The wireless version of the AutoStar controller is shown below; this handpiece has a large database of stars and celestial objects, stores the periodic error correction ("PEC") data, and displays scope position and other parameters. The EPROM in the AutoStar controller can be updated with additional objects (e.g., satellites, comets) and tours.

Using tPoint modeling software, I was able to get pointing accuracies in the range of 3-5 arcminutes using the LX200 mount; potentially, using a better tPoint model, this could be reduced (probably to the range of 2-3 arcminutes). While this pointing accuracy isn't great, it is good enough to 1) put objects on a relatively small CCD chip, and 2) get within the range that a plate solve can then provide fine correction to the mount (in an automated set-up, such as using CCDAutoPilot). Unfortunately, I had not learned about tPoint modeling at the time I owned the LX200 mount, so I indiscriminantly included modeling terms that were inappropriate -leading to relatively "good" RMS pointing, but resulting in terrible fine-pointing. For example, I could ask the scope to center an object that is 2 arcminutes off-center, and end-up with the mount going 5 arcminutes in the wrong direction! However, I have no doubt that proper tPoint modeling of the LX200 will allow relatively good pointing accuracy, as well as correct object centering.

Using PemPro, I measured and corrected the periodic error of the LX200 mount. Uncorrected, the LX200 showed about 20-25 arcsecond periodic error (peak-to-peak, roughly); after measuring several cycles of the periodic error and developing a good PemPro model, the periodic error could be reduced to 5-6 arcseconds peak-to-peak. This is respectable, considering the very low price of the mount (the entire 10" or 12" scope sells new for $3-5K, which includes the mount, the OTA and accessories - so the mount itself probably has a new value of about $1000-1500). The seeing in most accessible U.S. locations is typically 2 arcseconds or higher, which means that the LX200 pointing is about 3-4x the seeing; depending on the camera pixel size, the periodic error can be of the order 10-12 pixels on the final image (e.g., with 7-9 micron pixels, at the native 3000 mm focal length of the 12" LX200 scope).
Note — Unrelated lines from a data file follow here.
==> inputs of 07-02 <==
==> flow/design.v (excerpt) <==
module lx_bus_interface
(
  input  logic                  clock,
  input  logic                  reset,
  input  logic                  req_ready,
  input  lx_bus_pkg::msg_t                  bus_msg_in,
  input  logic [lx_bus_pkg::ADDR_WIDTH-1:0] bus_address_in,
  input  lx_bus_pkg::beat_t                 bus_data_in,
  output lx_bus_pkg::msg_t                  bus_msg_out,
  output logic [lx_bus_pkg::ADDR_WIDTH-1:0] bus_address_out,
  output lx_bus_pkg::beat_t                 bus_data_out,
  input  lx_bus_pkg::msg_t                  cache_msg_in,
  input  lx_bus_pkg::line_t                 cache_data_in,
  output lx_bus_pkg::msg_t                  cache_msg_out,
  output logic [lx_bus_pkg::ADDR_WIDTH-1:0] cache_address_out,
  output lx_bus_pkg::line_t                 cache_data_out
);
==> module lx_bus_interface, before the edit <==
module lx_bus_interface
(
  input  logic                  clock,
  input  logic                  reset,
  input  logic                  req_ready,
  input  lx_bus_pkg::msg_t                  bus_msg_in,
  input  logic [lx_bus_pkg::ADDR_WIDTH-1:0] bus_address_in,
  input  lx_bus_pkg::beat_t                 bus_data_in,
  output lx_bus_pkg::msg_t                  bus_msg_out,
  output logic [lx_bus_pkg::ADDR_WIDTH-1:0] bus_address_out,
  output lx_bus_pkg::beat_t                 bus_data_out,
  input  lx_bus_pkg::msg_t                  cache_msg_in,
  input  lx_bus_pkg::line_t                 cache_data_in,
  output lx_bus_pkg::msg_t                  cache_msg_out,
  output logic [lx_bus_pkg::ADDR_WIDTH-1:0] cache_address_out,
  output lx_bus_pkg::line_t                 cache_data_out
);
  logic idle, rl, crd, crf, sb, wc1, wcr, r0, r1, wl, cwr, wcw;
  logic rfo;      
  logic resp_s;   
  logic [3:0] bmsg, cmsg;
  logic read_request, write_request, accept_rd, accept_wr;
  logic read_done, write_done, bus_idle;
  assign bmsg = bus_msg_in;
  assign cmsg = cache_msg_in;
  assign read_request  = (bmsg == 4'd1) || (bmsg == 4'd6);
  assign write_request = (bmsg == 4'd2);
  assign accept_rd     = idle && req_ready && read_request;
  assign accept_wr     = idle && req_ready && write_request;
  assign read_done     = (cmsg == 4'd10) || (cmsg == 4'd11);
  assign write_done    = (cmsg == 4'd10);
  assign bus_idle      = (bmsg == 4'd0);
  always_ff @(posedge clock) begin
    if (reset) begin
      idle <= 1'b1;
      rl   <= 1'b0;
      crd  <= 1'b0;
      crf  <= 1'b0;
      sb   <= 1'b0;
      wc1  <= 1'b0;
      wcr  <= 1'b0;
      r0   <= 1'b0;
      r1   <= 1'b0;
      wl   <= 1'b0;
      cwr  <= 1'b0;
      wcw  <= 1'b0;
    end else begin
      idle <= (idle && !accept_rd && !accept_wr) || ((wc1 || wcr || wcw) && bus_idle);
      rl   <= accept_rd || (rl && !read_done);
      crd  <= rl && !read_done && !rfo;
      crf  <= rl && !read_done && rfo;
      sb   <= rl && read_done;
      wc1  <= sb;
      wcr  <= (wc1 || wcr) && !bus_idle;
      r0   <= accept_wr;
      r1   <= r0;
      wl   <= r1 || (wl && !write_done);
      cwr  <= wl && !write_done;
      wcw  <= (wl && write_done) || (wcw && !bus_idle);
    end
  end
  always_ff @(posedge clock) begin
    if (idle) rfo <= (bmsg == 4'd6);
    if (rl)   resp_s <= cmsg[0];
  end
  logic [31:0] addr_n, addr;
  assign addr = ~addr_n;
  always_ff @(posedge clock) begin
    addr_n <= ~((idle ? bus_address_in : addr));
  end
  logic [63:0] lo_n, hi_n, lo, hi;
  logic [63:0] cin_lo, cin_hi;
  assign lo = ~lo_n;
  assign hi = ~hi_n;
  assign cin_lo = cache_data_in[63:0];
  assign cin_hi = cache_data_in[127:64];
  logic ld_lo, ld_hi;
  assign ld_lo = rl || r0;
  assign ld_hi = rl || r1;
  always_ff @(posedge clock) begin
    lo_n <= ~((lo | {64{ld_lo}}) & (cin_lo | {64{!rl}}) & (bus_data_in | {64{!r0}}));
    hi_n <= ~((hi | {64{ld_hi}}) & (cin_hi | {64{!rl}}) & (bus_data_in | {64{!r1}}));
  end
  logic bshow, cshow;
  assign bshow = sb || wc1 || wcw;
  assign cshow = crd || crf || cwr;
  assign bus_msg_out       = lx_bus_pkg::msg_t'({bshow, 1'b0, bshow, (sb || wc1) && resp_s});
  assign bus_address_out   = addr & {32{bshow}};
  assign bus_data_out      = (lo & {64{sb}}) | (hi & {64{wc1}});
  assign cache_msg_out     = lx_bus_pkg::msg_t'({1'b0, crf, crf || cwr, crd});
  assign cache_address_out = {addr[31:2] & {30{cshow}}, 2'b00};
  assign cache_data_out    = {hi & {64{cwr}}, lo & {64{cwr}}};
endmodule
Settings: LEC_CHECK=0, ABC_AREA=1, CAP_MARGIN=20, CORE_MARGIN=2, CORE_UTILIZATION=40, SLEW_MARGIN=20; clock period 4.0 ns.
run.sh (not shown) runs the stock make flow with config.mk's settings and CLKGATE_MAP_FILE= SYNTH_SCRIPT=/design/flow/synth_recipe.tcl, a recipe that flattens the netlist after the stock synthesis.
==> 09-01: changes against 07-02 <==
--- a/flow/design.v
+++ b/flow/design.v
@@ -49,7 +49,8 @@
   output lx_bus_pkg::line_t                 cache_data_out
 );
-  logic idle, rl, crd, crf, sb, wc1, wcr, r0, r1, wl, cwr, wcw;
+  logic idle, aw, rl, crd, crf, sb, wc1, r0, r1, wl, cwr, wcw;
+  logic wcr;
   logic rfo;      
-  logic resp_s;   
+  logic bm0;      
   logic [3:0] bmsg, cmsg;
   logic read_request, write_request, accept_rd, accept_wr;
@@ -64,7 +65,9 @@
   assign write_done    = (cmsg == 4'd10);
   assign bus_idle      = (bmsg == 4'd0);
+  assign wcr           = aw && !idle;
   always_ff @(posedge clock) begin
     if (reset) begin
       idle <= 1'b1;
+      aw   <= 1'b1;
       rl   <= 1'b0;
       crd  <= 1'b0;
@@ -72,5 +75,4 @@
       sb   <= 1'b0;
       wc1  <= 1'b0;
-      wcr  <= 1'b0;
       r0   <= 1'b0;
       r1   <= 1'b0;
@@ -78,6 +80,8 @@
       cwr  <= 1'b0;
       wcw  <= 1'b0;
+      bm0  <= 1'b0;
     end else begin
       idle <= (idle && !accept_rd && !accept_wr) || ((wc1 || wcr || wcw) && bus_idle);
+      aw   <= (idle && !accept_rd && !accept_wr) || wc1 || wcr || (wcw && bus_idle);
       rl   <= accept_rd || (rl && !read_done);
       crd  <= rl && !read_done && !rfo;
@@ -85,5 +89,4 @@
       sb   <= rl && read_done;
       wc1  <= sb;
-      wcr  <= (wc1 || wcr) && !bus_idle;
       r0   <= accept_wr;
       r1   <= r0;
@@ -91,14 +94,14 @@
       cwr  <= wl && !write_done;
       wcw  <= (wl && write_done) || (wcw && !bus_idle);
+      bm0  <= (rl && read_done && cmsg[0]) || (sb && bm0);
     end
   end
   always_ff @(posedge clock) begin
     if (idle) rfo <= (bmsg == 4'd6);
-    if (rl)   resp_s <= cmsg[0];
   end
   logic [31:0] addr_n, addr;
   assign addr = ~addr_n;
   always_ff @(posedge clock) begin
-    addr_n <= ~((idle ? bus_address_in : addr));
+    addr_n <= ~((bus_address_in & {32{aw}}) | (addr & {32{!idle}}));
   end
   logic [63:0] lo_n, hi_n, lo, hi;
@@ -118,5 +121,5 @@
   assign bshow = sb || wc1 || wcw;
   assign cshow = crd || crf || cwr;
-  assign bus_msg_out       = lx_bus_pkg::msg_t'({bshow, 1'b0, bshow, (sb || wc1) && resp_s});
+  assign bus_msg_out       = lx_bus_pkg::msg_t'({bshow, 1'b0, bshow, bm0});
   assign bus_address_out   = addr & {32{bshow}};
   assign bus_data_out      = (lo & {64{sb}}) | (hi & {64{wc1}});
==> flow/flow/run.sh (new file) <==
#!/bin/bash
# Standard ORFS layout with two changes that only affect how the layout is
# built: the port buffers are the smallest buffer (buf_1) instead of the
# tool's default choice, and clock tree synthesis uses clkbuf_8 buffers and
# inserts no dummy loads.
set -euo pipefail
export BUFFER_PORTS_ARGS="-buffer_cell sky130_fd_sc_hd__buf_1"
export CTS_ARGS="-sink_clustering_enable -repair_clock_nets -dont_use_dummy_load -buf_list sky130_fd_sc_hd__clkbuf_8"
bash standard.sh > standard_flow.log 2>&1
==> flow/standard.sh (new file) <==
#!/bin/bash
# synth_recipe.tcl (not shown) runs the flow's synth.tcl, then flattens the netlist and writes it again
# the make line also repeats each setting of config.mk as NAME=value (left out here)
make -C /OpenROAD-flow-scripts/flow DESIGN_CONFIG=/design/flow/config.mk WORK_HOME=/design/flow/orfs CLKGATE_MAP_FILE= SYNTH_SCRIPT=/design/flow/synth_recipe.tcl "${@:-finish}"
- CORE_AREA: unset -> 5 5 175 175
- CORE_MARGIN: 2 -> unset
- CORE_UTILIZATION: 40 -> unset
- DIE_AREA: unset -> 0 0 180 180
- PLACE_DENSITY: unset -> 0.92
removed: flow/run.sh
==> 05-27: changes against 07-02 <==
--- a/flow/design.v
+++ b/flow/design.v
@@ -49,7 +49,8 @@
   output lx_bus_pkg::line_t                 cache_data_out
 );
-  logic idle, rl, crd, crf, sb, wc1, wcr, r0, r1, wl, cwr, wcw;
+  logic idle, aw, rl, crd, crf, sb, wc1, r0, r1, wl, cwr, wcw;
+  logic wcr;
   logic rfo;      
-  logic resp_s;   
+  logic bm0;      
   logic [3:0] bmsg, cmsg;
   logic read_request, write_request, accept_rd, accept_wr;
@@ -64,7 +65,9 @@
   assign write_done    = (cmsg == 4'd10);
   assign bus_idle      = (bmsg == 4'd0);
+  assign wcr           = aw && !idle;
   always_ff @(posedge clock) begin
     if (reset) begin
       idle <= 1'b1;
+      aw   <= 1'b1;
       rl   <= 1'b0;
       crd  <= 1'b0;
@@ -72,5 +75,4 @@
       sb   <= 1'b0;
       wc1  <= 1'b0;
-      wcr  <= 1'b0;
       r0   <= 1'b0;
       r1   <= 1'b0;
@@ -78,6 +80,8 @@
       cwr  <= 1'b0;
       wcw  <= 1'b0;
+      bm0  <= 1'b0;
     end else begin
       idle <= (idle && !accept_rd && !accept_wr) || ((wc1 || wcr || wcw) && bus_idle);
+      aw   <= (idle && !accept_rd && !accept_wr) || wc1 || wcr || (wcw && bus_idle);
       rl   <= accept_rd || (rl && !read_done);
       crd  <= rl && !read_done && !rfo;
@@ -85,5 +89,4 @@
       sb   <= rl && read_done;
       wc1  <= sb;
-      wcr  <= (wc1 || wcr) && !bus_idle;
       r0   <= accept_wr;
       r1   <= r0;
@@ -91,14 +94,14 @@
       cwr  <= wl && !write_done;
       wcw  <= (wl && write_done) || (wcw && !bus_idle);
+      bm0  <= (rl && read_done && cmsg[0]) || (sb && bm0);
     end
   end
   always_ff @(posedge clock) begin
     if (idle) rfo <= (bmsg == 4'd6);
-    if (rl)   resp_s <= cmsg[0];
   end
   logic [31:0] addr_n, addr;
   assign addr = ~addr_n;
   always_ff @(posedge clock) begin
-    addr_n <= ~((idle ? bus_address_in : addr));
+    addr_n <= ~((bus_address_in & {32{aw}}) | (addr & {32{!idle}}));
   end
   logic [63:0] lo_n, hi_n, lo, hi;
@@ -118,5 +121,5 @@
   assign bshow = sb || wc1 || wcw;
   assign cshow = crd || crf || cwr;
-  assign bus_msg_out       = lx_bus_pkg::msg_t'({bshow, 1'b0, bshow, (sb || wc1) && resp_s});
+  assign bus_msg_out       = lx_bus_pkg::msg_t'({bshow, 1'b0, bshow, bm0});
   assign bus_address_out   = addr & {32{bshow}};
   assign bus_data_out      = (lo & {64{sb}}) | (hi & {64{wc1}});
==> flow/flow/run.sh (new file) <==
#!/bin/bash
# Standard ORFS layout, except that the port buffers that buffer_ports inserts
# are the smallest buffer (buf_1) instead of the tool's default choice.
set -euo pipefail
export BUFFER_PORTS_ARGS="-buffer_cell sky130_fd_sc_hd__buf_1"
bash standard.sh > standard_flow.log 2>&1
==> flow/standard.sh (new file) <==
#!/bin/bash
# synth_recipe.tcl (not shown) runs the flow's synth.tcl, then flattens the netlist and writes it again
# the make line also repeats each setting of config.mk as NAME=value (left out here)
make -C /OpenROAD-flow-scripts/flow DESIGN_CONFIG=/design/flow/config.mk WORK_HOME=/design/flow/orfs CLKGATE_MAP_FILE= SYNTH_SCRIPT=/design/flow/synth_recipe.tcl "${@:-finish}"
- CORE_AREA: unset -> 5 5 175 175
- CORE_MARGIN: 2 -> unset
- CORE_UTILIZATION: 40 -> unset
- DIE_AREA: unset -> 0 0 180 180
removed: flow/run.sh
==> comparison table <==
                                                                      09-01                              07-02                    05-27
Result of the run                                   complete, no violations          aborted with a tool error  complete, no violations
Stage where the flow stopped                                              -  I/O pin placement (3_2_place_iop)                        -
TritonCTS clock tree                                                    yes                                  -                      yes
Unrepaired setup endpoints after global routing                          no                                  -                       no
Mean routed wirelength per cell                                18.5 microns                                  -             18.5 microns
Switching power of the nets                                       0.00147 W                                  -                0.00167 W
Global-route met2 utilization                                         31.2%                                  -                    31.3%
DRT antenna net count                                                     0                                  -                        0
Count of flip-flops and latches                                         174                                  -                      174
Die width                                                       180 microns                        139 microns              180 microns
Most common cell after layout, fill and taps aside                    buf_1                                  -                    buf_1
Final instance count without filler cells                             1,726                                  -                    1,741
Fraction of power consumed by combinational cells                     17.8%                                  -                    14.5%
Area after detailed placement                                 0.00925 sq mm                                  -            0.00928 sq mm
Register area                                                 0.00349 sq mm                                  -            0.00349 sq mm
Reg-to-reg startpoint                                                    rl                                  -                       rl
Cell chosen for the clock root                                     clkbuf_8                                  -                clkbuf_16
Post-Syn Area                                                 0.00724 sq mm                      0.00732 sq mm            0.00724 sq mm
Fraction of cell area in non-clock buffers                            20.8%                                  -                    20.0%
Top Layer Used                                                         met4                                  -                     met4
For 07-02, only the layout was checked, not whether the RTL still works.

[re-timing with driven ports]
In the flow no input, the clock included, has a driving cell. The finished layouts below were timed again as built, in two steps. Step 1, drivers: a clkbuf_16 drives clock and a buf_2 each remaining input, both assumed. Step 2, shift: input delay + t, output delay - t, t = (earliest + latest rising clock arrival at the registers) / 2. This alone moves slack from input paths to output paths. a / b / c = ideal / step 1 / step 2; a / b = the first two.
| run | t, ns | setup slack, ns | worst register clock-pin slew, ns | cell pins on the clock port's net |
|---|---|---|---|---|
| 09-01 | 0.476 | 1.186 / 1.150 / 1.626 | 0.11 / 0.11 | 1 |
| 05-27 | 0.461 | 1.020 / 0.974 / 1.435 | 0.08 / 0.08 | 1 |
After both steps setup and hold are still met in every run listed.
Background: an optimization exercise with open tools, aiming at small area, a short achievable clock period and few clock cycles. Do not read the settings as production practice. Function was checked by simulation only, so behaviour that the tests miss may differ from the original. Power figures rest on the tool's default switching activity, not on a simulated workload.

// conv_mac_engine
module conv_mac_engine
#(
  parameter int DATA_W = 23,
  parameter int KSIZE  = 3,
  parameter int CH     = 2,
  parameter int WDEPTH = 16,
  parameter int ACC_W  = conv_pkg::acc_w(DATA_W, WDEPTH)
) (
  input  logic                       clk,
  input  logic                       rst_n,
  input  logic                       cfg_we,
  input  logic [$clog2(CH)-1:0]      cfg_ch,
  input  logic [$clog2(WDEPTH)-1:0]  cfg_addr,
  input  logic [DATA_W-1:0]          cfg_wdata,
  input  logic                       mode,
  input  logic [$clog2(WDEPTH):0]    len,
  input  logic                       start,
  input  logic                       in_valid,
  output logic                       in_ready,
  input  logic [DATA_W-1:0]          in_data,
  output logic                       out_valid,
  input  logic                       out_ready,
  output logic [CH*ACC_W-1:0]        out_data,
  output logic                       busy,
  output logic                       err
);
clock: 10.0 ns
lec_check: 0
cap_margin: 20
core_margin: 2
core_utilization: 50
cts_buf_list: sky130_fd_sc_hd__clkbuf_8
cts_cluster_diameter: 60
cts_cluster_size: 12
slew_margin: 20
standard.sh (not shown) runs the stock make flow with config.mk's settings and CLKGATE_MAP_FILE= SYNTH_SCRIPT=/design/flow/synth_recipe.tcl, a recipe that flattens the netlist after the stock synthesis.
==> flow/flow/run.sh <==
#!/bin/bash
set -euo pipefail
ports="BUFFER_PORTS_ARGS=-buffer_cell sky130_fd_sc_hd__buf_4"
bash standard.sh SETUP_SLACK_MARGIN=6.5 "$ports" cts > standard_cts.log 2>&1
bash standard.sh SETUP_SLACK_MARGIN=6.55 "$ports" finish > standard_finish.log 2>&1
Testbench counts at the start, summed over its fixed seeds: cycles 20,142.
From an optimization exercise on the open Yosys and OpenROAD flow, aimed at small area, a short achievable clock period and few clock cycles; shortcuts taken in it are not production practice. Function was checked by simulation only, so behaviour that the tests miss may differ from the original. Power is estimated from default activity; no workload was simulated.

job 102:
==> flow/design.v (excerpt) <==
module exec_core (
    input  wire         clk,
    input  wire         rst,
    input  wire         issue_valid,
    input  wire  [32:0] issue,         
    output logic        issue_credit,
    output logic [38:0] commit         
);
    logic [31:0] e_q, b_q;
    logic        e_v, b_v;
    logic        skip;       
    logic        xc;         
    logic [3:0]  op;
    logic [4:0]  rs1, rs2, rd;
    logic        we;
    logic [11:0] imm;
    assign op  = e_q[31:28];
    assign rs1 = e_q[27:23];
    assign rs2 = e_q[22:18];
    assign rd  = e_q[17:13];
    assign we  = e_q[12];
    assign imm = e_q[11:0];
    logic [31:0] a, b, res;
    logic        wr_en;
    register_file rf_i (
        .clk(clk), .rst(rst), .ra1(rs1), .ra2(rs2), .rd1(a), .rd2(b),
        .we(wr_en), .wa(rd), .wd(res)
    );
    logic        is_md, is_beq, inv, eq, lt, sdiff, co;
    logic [31:0] y, sum, alu_res;
    assign is_md  = op[3];
    assign is_beq = (op == 4'd7);
    assign sdiff  = !op[0] && (a[31] ^ b[31]);
    assign inv    = (op[3:2] == 2'b11) ? !sdiff : ((op == 4'd1) || (op == 4'd5) || (op == 4'd7));
    assign y      = (op == 4'd6) ? {{20{imm[11]}}, imm} : b;
    add_bk32 alu_add (.a(a), .b(y ^ {32{inv}}), .ci(inv), .s(sum), .co(co));
    assign eq     = (sum == 32'd0);
    assign lt     = (a[31] != b[31]) ? a[31] : sum[31];
    always_comb begin
        case (op[2:0])
            3'd2:    alu_res = a & b;
            3'd3:    alu_res = a | b;
            3'd4:    alu_res = a ^ b;
            3'd5:    alu_res = {31'd0, lt};
            3'd7:    alu_res = 32'd0;
            default: alu_res = sum;           
        endcase
    end
    logic        md_run, md_last;
    logic [31:0] md_res;
    assign md_run = e_v && is_md && !skip;
    mul_div_unit md_i (
        .clk(clk), .rst(rst), .run(md_run), .op(op[2:0]), .a(a), .b(b),
        .add_s(sum), .add_co(co),
        .last(md_last), .result(md_res)
    );
  ...
Size in the first run: ~1,200 flip-flops, ~76 I/O pins, roughly 83,000 um2 of cells after synthesis.
==> flow/config.mk <==
export PLATFORM = sky130hd
export DESIGN_NAME = exec_core
export DESIGN_NICKNAME = exec_core
export VERILOG_FILES = /design/flow/design.v
export SDC_FILE = /design/flow/constraint.sdc
export NUM_CORES = 4
export LEC_CHECK = 0
export ABC_AREA = 1
export CAP_MARGIN = 20
export CORE_MARGIN = 2
export CORE_UTILIZATION = 45
export CTS_CLUSTER_DIAMETER = 100
export CTS_CLUSTER_SIZE = 25
export SLEW_MARGIN = 20
==> flow/constraint.sdc <==
create_clock -name core_clock -period 90.0 [get_ports {clk}]
set_input_delay 18.0000 -clock core_clock [delete_from_list [all_inputs] [get_ports {clk}]]
set_output_delay 18.0000 -clock core_clock [all_outputs]
set_load 0.01 [all_outputs]
standard.sh (not shown) runs the stock make flow with config.mk's settings and CLKGATE_MAP_FILE= SYNTH_SCRIPT=/design/flow/synth_recipe.tcl, a recipe that flattens the netlist after the stock synthesis.
==> flow/flow/run.sh <==
#!/bin/bash
set -euo pipefail
bash standard.sh "BUFFER_PORTS_ARGS=-buffer_cell sky130_fd_sc_hd__buf_2" finish > standard_flow.log 2>&1
Job 102: full flow OK, the timing, DRC and antenna checks passed
Testbench counts of job 102, summed over its fixed seeds: cycles 15,744.
This design comes from an exercise in tuning for small area and a short achievable clock period on the open sky130 flow, not from production work.
Function was checked by simulation only, so behaviour that the tests miss may differ from the original.
Power is estimated from default activity; no workload was simulated.

==> flow/design.v <==
module fir_filter (
   input  logic               clk,
   input  logic               rst,
   input  logic signed [15:0] inp,
   output logic signed [39:0] outp
);
   localparam logic [23:0] G_RESET = 24'hFF8000;    
   localparam logic [23:0] G_CONST = 24'hEF0001;
   logic signed [15:0] line [15];
   logic        [23:0] ysum;        
   logic        [16:0] dsum;        
   logic signed [16:0] d;
   logic        [23:0] gs, gc;
   logic        [23:0] ys, yc;
   logic signed [23:0] y;
   logic        [3:0]  cnt;     
   logic               v12;     
   logic        [23:0] xo, do16, nlo, gk;
   logic        [23:0] gs1, gc1, gs2, gc2, gs3, gc3;
   logic        [23:0] ys1, yc1, ys2, yc2, ys3, yc3;
   always_comb begin
      xo   = {8'd0, ~inp[15], inp[14:0]};                      
      do16 = {3'd0, ~d[16], d[15:0], 4'd0};                    
      nlo  = {8'd0, line[14][15], ~line[14][14:0]};           
      gk   = G_CONST;
      gs1 = gs ^ gc ^ do16;
      gc1 = ((gs & gc) | (gs & do16) | (gc & do16)) << 1;
      gs2 = gs1 ^ gc1 ^ nlo;
      gc2 = (((gs1 & gc1) | (gs1 & nlo) | (gc1 & nlo)) << 1) | (gk & 24'd1);
      gs3 = gs2 ^ gc2 ^ (xo | (gk & ~24'd1)) ;
      gc3 = ((gs2 & gc2) | (gs2 & (xo | (gk & ~24'd1))) | (gc2 & (xo | (gk & ~24'd1)))) << 1;
      ys1 = ys ^ yc ^ gs;
      yc1 = ((ys & yc) | (ys & gs) | (yc & gs)) << 1;
      ys2 = ys1 ^ yc1 ^ gc;
      yc2 = ((ys1 & yc1) | (ys1 & gc) | (yc1 & gc)) << 1;
      ys3 = ys2 ^ yc2 ^ xo;
      yc3 = ((ys2 & yc2) | (ys2 & xo) | (yc2 & xo)) << 1;
   end
   always_ff @(posedge clk) begin
      line[0] <= inp;
      for (int k = 1; k < 13; k++) line[k] <= line[k-1];
      if (rst) begin
         line[13] <= 16'sd0;
         line[14] <= 16'sd0;
         d        <= 17'sd0;
         gs       <= G_RESET;
         gc       <= 24'd0;
         ys       <= 24'd0;
         yc       <= 24'd0;
         y        <= 24'sd0;
         cnt      <= 4'd0;
         v12      <= 1'b0;
      end else begin
         line[13] <= v12 ? line[12] : 16'sd0;
         line[14] <= line[13];
         d        <= dsum;
         gs       <= gs3;
         gc       <= gc3;
         ys       <= ys3;
         yc       <= yc3;
         y        <= ysum;
         if (cnt != 4'd15) cnt <= cnt + 4'd1;
         v12      <= (cnt >= 4'd12);
      end
   end
   add_pp #(.W(24)) u_ysum (.a(ys), .b(yc), .ci(1'b0), .s(ysum));
   add_pp #(.W(17)) u_dsum (.a({line[14][15], line[14]}), .b(~{line[13][15], line[13]}), .ci(1'b1), .s(dsum));
   assign outp = 40'(y);
endmodule
module add_pp #(
   parameter int W = 24
) (
   input  logic [W-1:0] a,
   input  logic [W-1:0] b,
   input  logic         ci,
   output logic [W-1:0] s
);
   localparam int L = (W > 16) ? 5 : (W > 8) ? 4 : (W > 4) ? 3 : 2;    
   logic [W-1:0] p, g;
   logic [W-1:0] gp [L+1];
   logic [W-1:0] pp [L+1];
   always_comb begin
      p = a ^ b;
      g = a & b;
      gp[0] = g;
      pp[0] = p;
      gp[0][0] = g[0] | (p[0] & ci);
      for (int l = 0; l < L; l++) begin
         gp[l+1] = gp[l];
         pp[l+1] = pp[l];
         for (int i = 0; i < W; i++) begin
            if (((i >> l) & 1) == 1) begin
               gp[l+1][i] = gp[l][i] | (pp[l][i] & gp[l][((i >> l) << l) - 1]);
               pp[l+1][i] = pp[l][i] & pp[l][((i >> l) << l) - 1];
            end
         end
      end
      s[0] = p[0] ^ ci;
      for (int i = 1; i < W; i++) s[i] = p[i] ^ gp[L][i-1];
   end
endmodule
Background: an optimization exercise with open tools, aiming at a short achievable clock period and few clock cycles. Do not read the settings as production practice.
RTL that was checked went through simulation tests only; none was proved equivalent to the original.
No functional check of the RTL was part of runs 1 to 3.
Power is estimated from default activity; no workload was simulated.

File: config.mk
export PLATFORM = sky130hd
export DESIGN_NAME = v33_exec_core
export DESIGN_NICKNAME = v33_exec_core
export VERILOG_FILES = /design/flow/design.v
export SDC_FILE = /design/flow/constraint.sdc
export NUM_CORES = 4
export LEC_CHECK = 0
export ABC_CLOCK_PERIOD_IN_PS = 1500
export CAP_MARGIN = 20
export CORE_MARGIN = 2
export CORE_UTILIZATION = 70
export SETUP_SLACK_MARGIN = 2.45
export SLEW_MARGIN = 20
export TNS_END_PERCENT = 100
File: constraint.sdc
create_clock -name core_clock -period 4.4 [get_ports {clk}]
set_input_delay 0.8800 -clock core_clock [delete_from_list [all_inputs] [get_ports {clk}]]
set_output_delay 0.8800 -clock core_clock [all_outputs]
set_load 0.01 [all_outputs]
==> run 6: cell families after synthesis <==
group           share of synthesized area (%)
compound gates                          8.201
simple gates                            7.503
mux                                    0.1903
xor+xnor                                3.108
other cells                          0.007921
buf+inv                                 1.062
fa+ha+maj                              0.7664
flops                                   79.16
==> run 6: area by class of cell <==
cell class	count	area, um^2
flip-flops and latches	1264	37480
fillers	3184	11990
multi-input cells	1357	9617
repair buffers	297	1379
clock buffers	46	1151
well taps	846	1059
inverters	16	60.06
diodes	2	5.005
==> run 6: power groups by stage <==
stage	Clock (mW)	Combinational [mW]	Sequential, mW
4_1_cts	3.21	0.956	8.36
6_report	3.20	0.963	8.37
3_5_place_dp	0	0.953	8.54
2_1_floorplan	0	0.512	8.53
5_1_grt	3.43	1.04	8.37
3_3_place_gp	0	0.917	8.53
Uncorrected and corrected periodic error curves for the 12" LX200 scope, as measured by PemPro, are shown below:

Overall, the LX200 mount provides reasonably decent performance at a very low price - compared with stand-alone high-quality mounts. For comparison, some of the current great mounts include the Paramount ME (sells used for around $10-12K), the AstroPhysics 1200 (sells used for around $9.5-11.5K), the AstroPhysics 900 (sells used for around $6.5K-8.5K), the AstroPhysics Mach1 (around $5.5K), the Takahashi EM400 (around $6K), Takahashi NJP (around $5K), Takahashi EM200 (around $4.5K). There are, of course, mounts selling in the $2-3K range, but they typically have limited payload specifications; even my 12" LX200R system - when loaded-up with camera, rotator, focuser, 3D counterweights, dew system, and short refractor (with Losmandy rails, rings, etc.) - weighed 70-80 lbs (35-40 Kg). So this system would actually need the capability of an AP1200, Paramount ME, or EM500 class mount.

Of all the components in an astro-imaging system, the mount is probably the most important, and should be over-sized for the scope and camera system (etc.) being carried. My Paramount ME is capable of carrying 150 lbs of payload (plus 150 lbs of counterweights), and my scopes and imaging equipment probably weigh around 90-100 lbs. Even larger mounts are now becoming available for very large amateur set-ups - including the AstroPhysics 3600, the Planewave Ascension 200, and the Chronos "harmonic drive" mounts.